[Stored items]
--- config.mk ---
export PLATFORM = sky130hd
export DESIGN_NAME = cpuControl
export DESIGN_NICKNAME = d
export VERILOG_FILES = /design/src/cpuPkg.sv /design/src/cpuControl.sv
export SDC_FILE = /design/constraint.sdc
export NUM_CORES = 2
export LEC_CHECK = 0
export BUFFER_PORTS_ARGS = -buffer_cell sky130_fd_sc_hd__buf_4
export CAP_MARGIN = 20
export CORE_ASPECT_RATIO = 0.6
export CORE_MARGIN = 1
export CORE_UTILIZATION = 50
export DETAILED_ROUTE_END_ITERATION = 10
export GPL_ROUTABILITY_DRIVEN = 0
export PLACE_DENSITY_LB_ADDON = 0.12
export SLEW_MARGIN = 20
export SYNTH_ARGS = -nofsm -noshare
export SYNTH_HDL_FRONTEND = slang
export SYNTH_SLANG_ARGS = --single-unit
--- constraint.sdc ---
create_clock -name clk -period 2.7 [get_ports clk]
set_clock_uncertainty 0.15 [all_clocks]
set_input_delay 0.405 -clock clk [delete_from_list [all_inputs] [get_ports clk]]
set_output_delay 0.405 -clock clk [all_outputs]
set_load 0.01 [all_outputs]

Instructions for the task
The records above need to be written out again. Keep them exact.

Solution for this task
--- config.mk ---
export PLATFORM = sky130hd
export DESIGN_NAME = cpuControl
export DESIGN_NICKNAME = d
export VERILOG_FILES = /design/src/cpuPkg.sv /design/src/cpuControl.sv
export SDC_FILE = /design/constraint.sdc
export NUM_CORES = 2
export LEC_CHECK = 0
export BUFFER_PORTS_ARGS = -buffer_cell sky130_fd_sc_hd__buf_4
export CAP_MARGIN = 20
export CORE_ASPECT_RATIO = 0.6
export CORE_MARGIN = 1
export CORE_UTILIZATION = 50
export DETAILED_ROUTE_END_ITERATION = 10
export GPL_ROUTABILITY_DRIVEN = 0
export PLACE_DENSITY_LB_ADDON = 0.12
export SLEW_MARGIN = 20
export SYNTH_ARGS = -nofsm -noshare
export SYNTH_HDL_FRONTEND = slang
export SYNTH_SLANG_ARGS = --single-unit
--- constraint.sdc ---
create_clock -name clk -period 2.7 [get_ports clk]
set_clock_uncertainty 0.15 [all_clocks]
set_input_delay 0.405 -clock clk [delete_from_list [all_inputs] [get_ports clk]]
set_output_delay 0.405 -clock clk [all_outputs]
set_load 0.01 [all_outputs]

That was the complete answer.